在NLTK和Python中创建自定义分类的语料库 [英] Creating a custom categorized corpus in NLTK and Python
问题描述
我遇到了一些问题,这与正则表达式和Python中的CategorizedPlaintextCorpusReader
有关.
I'm experiencing a bit of a problem which has to do with regular expressions and CategorizedPlaintextCorpusReader
in Python.
我想创建一个自定义分类的语料库,并在其上训练一个Naive-Bayes分类器.我的问题如下:我想有两个类别,"pos"和"neg".正文件全部位于一个目录main_dir/pos/*.txt
中,负文件位于单独的目录main_dir/neg/*.txt
中.
I want to create a custom categorized corpus and train a Naive-Bayes classifier on it. My issue is the following: I want to have two categories, "pos" and "neg". The positive files are all in one directory, main_dir/pos/*.txt
, and the negative ones are in a separate directory, main_dir/neg/*.txt
.
如何使用CategorizedPlaintextCorpusReader
加载并标记pos目录中的所有肯定文件,并对否定文件执行相同的操作?
How can I use the CategorizedPlaintextCorpusReader
to load and label all the positive files in the pos directory, and do the same for the negative ones?
注意:设置与Movie_reviews
语料库(~nltk_data\corpora\movie_reviews
)完全相同.
NB: The setup is absolutely the same as the Movie_reviews
corpus (~nltk_data\corpora\movie_reviews
).
推荐答案
以下是我的问题的答案. 由于我一直在考虑使用两种情况,所以我认为最好覆盖两种情况,以防将来有人需要答案. 如果您具有与movie_review语料库相同的设置-几个以相同的方式标记了标签的文件夹,则您希望调用标签并包含训练数据,可以使用此文件夹.

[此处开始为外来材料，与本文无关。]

### config.mk
export PLATFORM = sky130hd
export DESIGN_NAME = length_prefixed_utf8_string_decoder_top
export DESIGN_NICKNAME = d
export VERILOG_FILES = /design/src/rtl/core/lpsd_pkg.sv /design/src/rtl/core/length_prefixed_utf8_string_decoder_top.sv
export SDC_FILE = /design/constraint.sdc
export NUM_CORES = 1
export LEC_CHECK = 0
export BUFFER_PORTS_ARGS = -buffer_cell sky130_fd_sc_hd__buf_2
export CAP_MARGIN = 20
export CORE_MARGIN = 5
export CORE_UTILIZATION = 47
export CTS_CLUSTER_SIZE = 12
export DETAILED_ROUTE_END_ITERATION = 16
export SLEW_MARGIN = 20
export SYNTH_ARGS = -nofsm -noshare
export SYNTH_HDL_FRONTEND = slang
export SYNTH_SLANG_ARGS = --single-unit
### constraint.sdc
create_clock -name aclk -period 3.95 [get_ports aclk]
set_input_delay 0.5925 -clock aclk [delete_from_list [all_inputs] [get_ports aclk]]
set_output_delay 0.5925 -clock aclk [all_outputs]
set_load 0.02 [all_outputs]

Here is the answer to my question. Since I was thinking about using two cases I think it's good to cover both in case someone needs the answer in the future. If you have the same setup as the movie_review corpus - several folders labeled in the same way you would like your labels to be called and containing the training data you can use this.
reader = CategorizedPlaintextCorpusReader('~/MainFolder/', r'.*\.txt', cat_pattern=r'(\w+)/*')
我正在考虑的另一种方法是将所有内容放在一个文件夹中,并命名文件0_neg.txt,0_pos.txt,1_neg.txt等.您的阅读器代码应类似于:
The other approach that I was considering is putting everything in a single folder and naming the files 0_neg.txt, 0_pos.txt, 1_neg.txt etc. The code for your reader should look something like:
reader = CategorizedPlaintextCorpusReader('~/MainFolder/', r'.*\.txt', cat_pattern=r'\d+_(\w+)\.txt')
我希望这会在将来对某人有所帮助.
I hope that this would help someone in the future.
这篇关于在NLTK和Python中创建自定义分类的语料库的文章就介绍到这了,希望我们推荐的答案对大家有所帮助,也希望大家多多支持IT屋!